The incident happened in 2017, but it wasn't until a year later that CNN scheduled a meeting with Mayo Clinic.
The patient's mother wrote several posts on Facebook in early 2017. “That's what attracted CNN,” said Lee. Originally, Lee's team wasn't directly involved, but they were receiving updates as the story progressed.
About a year later, Mayo Clinic had a four-hour meeting with CNN to discuss the details of the story and to share their side before it was released. The Mayo team knew the story was in the works, and then on Friday, August 10th, they got wind that it was coming soon.
That following Monday, August 13th, the story broke.
Although the team was prepared, the day CNN released the story they realized they would need to allocate more resources — fast.

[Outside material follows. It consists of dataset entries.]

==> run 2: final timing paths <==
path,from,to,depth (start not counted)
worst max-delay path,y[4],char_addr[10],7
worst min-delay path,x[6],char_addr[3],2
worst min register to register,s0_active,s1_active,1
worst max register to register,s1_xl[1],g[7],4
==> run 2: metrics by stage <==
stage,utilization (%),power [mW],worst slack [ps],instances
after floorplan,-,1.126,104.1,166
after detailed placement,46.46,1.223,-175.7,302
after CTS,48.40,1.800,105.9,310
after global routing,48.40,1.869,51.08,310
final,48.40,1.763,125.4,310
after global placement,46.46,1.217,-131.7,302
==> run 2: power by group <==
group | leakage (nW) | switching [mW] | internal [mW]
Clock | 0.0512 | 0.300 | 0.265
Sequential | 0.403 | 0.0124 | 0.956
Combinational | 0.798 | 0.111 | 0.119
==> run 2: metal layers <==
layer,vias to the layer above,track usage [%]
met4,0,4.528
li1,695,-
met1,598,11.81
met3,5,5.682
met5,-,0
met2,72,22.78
## config.mk

```make
export PLATFORM = sky130hd
export DESIGN_NAME = bus_demux_n
export DESIGN_NICKNAME = d
export VERILOG_FILES = /design/src/rtl/bus_demux_n.sv
export SDC_FILE = /design/constraint.sdc
export NUM_CORES = 1
export LEC_CHECK = 0
export CORE_ASPECT_RATIO = 0.75
export CORE_MARGIN = 3
export CORE_UTILIZATION = 40
export CTS_CLUSTER_DIAMETER = 30
export DETAILED_ROUTE_END_ITERATION = 8
export DONT_BUFFER_PORTS = 1
export GPL_ROUTABILITY_DRIVEN = 0
export GPL_TIMING_DRIVEN = 0
export MAX_ROUTING_LAYER = met4
export PLACE_DENSITY = 0.57
export RECOVER_POWER = 100
export SYNTH_ARGS = -nofsm -noshare
export SYNTH_HDL_FRONTEND = slang
export SYNTH_SLANG_ARGS = --single-unit
```

## constraint.sdc

```tcl
create_clock -name clk_i -period 1.8 [get_ports clk_i]
set_input_delay 0.18 -clock clk_i [delete_from_list [all_inputs] [get_ports clk_i]]
set_output_delay 0.18 -clock clk_i [all_outputs]
set_load 0.01 [all_outputs]
```
==> config.mk <==
export PLATFORM = sky130hd
export DESIGN_NAME = fifo_arbiter
export DESIGN_NICKNAME = d
export VERILOG_FILES = /design/src/rtl/fifo_arbiter.sv
export SDC_FILE = /design/constraint.sdc
export NUM_CORES = 1
export LEC_CHECK = 0
export ABC_AREA = 1
export ABC_CLOCK_PERIOD_IN_PS = 1700
export CELL_PAD_IN_SITES_DETAIL_PLACEMENT = 2
export CELL_PAD_IN_SITES_GLOBAL_PLACEMENT = 2
export CORE_ASPECT_RATIO = 0.9
export CORE_MARGIN = 5
export CORE_UTILIZATION = 17
export CTS_CLUSTER_SIZE = 16
export DETAILED_ROUTE_END_ITERATION = 8
export PLACE_DENSITY_LB_ADDON = 0.1
export SKIP_LAST_GASP = 1
export SLEW_MARGIN = 10
export SYNTH_ARGS = -nofsm -noshare
export SYNTH_HDL_FRONTEND = slang
export SYNTH_SLANG_ARGS = --single-unit
==> constraint.sdc <==
create_clock -name clk -period 1.7 [get_ports clk]
set_input_delay 0.425 -clock clk [delete_from_list [all_inputs] [get_ports clk]]
set_output_delay 0.425 -clock clk [all_outputs]
set_load 0.02 [all_outputs]
==> src/rtl/fifo_arbiter.sv <==
`default_nettype none
// ============================================================================
// Module   : fifo_arbiter
// Brief    : Round-robin multi-channel FIFO writer with an independent
//            read/load sequencer feeding a downstream sink.
// Revision : 1.0 - initial release
// ============================================================================
module fifo_arbiter #(
   parameter int NUM_CH     = 4,
   parameter int FIFO_WIDTH = 63
) (
   input  logic                         clk,
   input  logic                         reset,
   input  logic                         enable,
   input  logic [NUM_CH-1:0]            ch_req,
   input  logic [NUM_CH*FIFO_WIDTH-1:0] ch_data,
   output logic [NUM_CH-1:0]            ch_ack,
   output logic [FIFO_WIDTH-1:0]        fifo_data_in,
   output logic                         fifo_write_n,
   output logic                         fifo_read_n,
   input  logic                         fifo_full,
   input  logic                         fifo_empty,
   input  logic                         tx_ready,
   output logic                         tx_load,
   output logic [7:0]                   stall_cnt
);

   localparam int IW = (NUM_CH > 1) ? $clog2(NUM_CH) : 1;

   typedef enum logic [0:0] {
      W_IDLE  = 1'b0,
      W_WRITE = 1'b1
   } wstate_t;

   typedef enum logic [1:0] {
      R_IDLE = 2'd0,
      R_READ = 2'd1,
      R_LOAD = 2'd2
   } rstate_t;

   wstate_t                 w_state_q, w_state_d;
   rstate_t                 r_state_q, r_state_d;
   logic [IW-1:0]           last_grant_q, last_grant_d;
   logic [NUM_CH-1:0]       ack_q, ack_d;
   logic [FIFO_WIDTH-1:0]   data_q, data_d;
   logic [7:0]              stall_q, stall_d;

   logic [IW-1:0]           sel_idx;
   logic                    sel_found;

   // Search starts one past the previous winner so every requester gets a turn.
   always_comb begin
      int            cand;
      logic [IW-1:0] cand_idx;
      sel_idx   = '0;
      sel_found = 1'b0;
      cand      = 0;
      cand_idx  = '0;
      for (int k = 1; k <= NUM_CH; k++) begin
         cand = int'(last_grant_q) + k;
         if (cand >= NUM_CH) begin
            cand = cand - NUM_CH;
         end
         cand_idx = IW'(cand);
         if (!sel_found && ch_req[cand_idx]) begin
            sel_found = 1'b1;
            sel_idx   = cand_idx;
         end
      end
   end

   always_comb begin
      w_state_d    = w_state_q;
      last_grant_d = last_grant_q;
      ack_d        = '0;
      data_d       = data_q;
      stall_d      = stall_q;
      case (w_state_q)
         W_IDLE: begin
            if (enable && sel_found) begin
               if (fifo_full) begin
                  if (stall_q != 8'hFF) begin
                     stall_d = stall_q + 8'd1;
                  end
               end else begin
                  ack_d[sel_idx] = 1'b1;
                  data_d         = ch_data[int'(sel_idx)*FIFO_WIDTH +: FIFO_WIDTH];
                  last_grant_d   = sel_idx;
                  w_state_d      = W_WRITE;
               end
            end
         end
         W_WRITE: w_state_d = W_IDLE;
         default: w_state_d = W_IDLE;
      endcase
   end

   // The read sequence commits once it leaves R_IDLE; later input changes are ignored.
   always_comb begin
      r_state_d = r_state_q;
      case (r_state_q)
         R_IDLE: begin
            if (enable && !fifo_empty && tx_ready) begin
               r_state_d = R_READ;
            end
         end
         R_READ:  r_state_d = R_LOAD;
         R_LOAD:  r_state_d = R_IDLE;
         default: r_state_d = R_IDLE;
      endcase
   end

   always_ff @(posedge clk) begin
      if (reset) begin
         w_state_q    <= W_IDLE;
         r_state_q    <= R_IDLE;
         last_grant_q <= IW'(NUM_CH - 1);
         ack_q        <= '0;
         data_q       <= '0;
         stall_q      <= '0;
      end else begin
         w_state_q    <= w_state_d;
         r_state_q    <= r_state_d;
         last_grant_q <= last_grant_d;
         ack_q        <= ack_d;
         data_q       <= data_d;
         stall_q      <= stall_d;
      end
   end

   assign ch_ack       = ack_q;
   assign fifo_data_in = data_q;
   assign fifo_write_n = (w_state_q != W_WRITE);
   assign fifo_read_n  = (r_state_q != R_READ);
   assign tx_load      = (r_state_q == R_LOAD);
   assign stall_cnt    = stall_q;

endmodule
`default_nettype wire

Lee had been out of the office on the last day of his vacation, but the team jumped into action. “We reviewed the story, and we had to go through the process of getting a response statement posted up on our blog so we'd have a statement to direct audiences to,” Lee said.
The team released Mayo's statement around noon, explaining that the hospital always acts in the best interest of their patients, and that there was more to the story.
Because of the delayed statement release, Lee's team began to receive an influx of negative comments on unrelated Facebook posts. But among the negativity, Lee estimated that about 20 to 30 percent of commenters were voicing support for Mayo.
The next day, Mayo was named the number one hospital in the country by U.S. News & World Report.
“It was definitely a week of highs and lows,” Lee said.
With the release of some positive news, Lee's team avoided shifting focus back to their negative press by choosing to not engage with the CNN story that entire day. “We just let the U.S News & World Report ranking be the news on the second day.”
On Wednesday, the team shifted their strategy and challenged some of the claims made in CNN's story.
The Chair of Mayo Clinic Department of Public Affairs, who had been involved every step of the way — including the original meeting with CNN — wrote a letter that challenged what was in the story.
They decided to release the full text of the letter — which strongly pushed back against the claims — that they had sent to CNN.
“We posted our updated statement at the same URL on our news network site as the first response, so whenever anyone went back, they could see what the latest statement was,” Lee said.
He explained how using the same URL for updates to the original statement ensured that any previous social posts about the situation would also point audiences toward the most current information.
Then, on Thursday, Lee was “unleashed.”
His division chair urged him to do whatever was needed to get the true story out.
The email shared Mayo's perspective of the story, a link to the blog post Lee wrote about it, and a Minnesota Public Radio story supporting the hospital's side of the story. Members were encouraged to share the links on their own social pages.
Friday, CNN released another piece about how Mayo reported the story.
“We said our piece, we stood up for our staff, and there was no point in continuing,” Lee concluded.
In the aftermath, Mayo Clinic did a survey to gauge the national reaction to the story.
“It's strange how we thought everybody must've seen it, but only 13% of people actually had,” Lee said. Of those who were aware of the story, 65% believed Mayo, 15% believed CNN, and 20% were undecided. “And we didn't see a measurable effect in brand preference.”
Lee shared that Mayo Clinic's 150-year-old reputation, and their handling of the situation, were key factors in overcoming the negative press.
The story didn't extend much further than that single week in August. “Even though it was pretty big story, there weren't any new developments — and there wasn't any reason to have new developments — so it didn't get brought back up again,” Lee said.
Lee shared that it's been a learning experience for the entire team.
“In our after-action review, we realized we needed to assume the worst,” said Lee. He explained that Mayo had received negative press before, but the nature of this story was different. “In this case, with the nature of the family situation and what our providers dealt with, it just wasn't in our scope of consideration,” he said.
He also shared how important it was that Mayo Clinic's social pages had built large enough audiences to push back against such a high-profile story. “That's the importance of what we do on social. Otherwise, we would have had no way of giving our side of the story.”
For other hospitals who may be faced with a similar situation, Lee emphasized the importance of staying true to your values.
The Mayo Clinic team always made a point to put the well-being of the patient first — they never mentioned the name of the patient or her mother in anything they published.
He also shared that it's important to know when to challenge the validity of a story and when to leave it alone. “There's a time and place to stop being so nice. But then you also need to know when to stop that and pull it back,” Lee said. “We knew people were going to see the story, we just wanted to give our perspective on it.”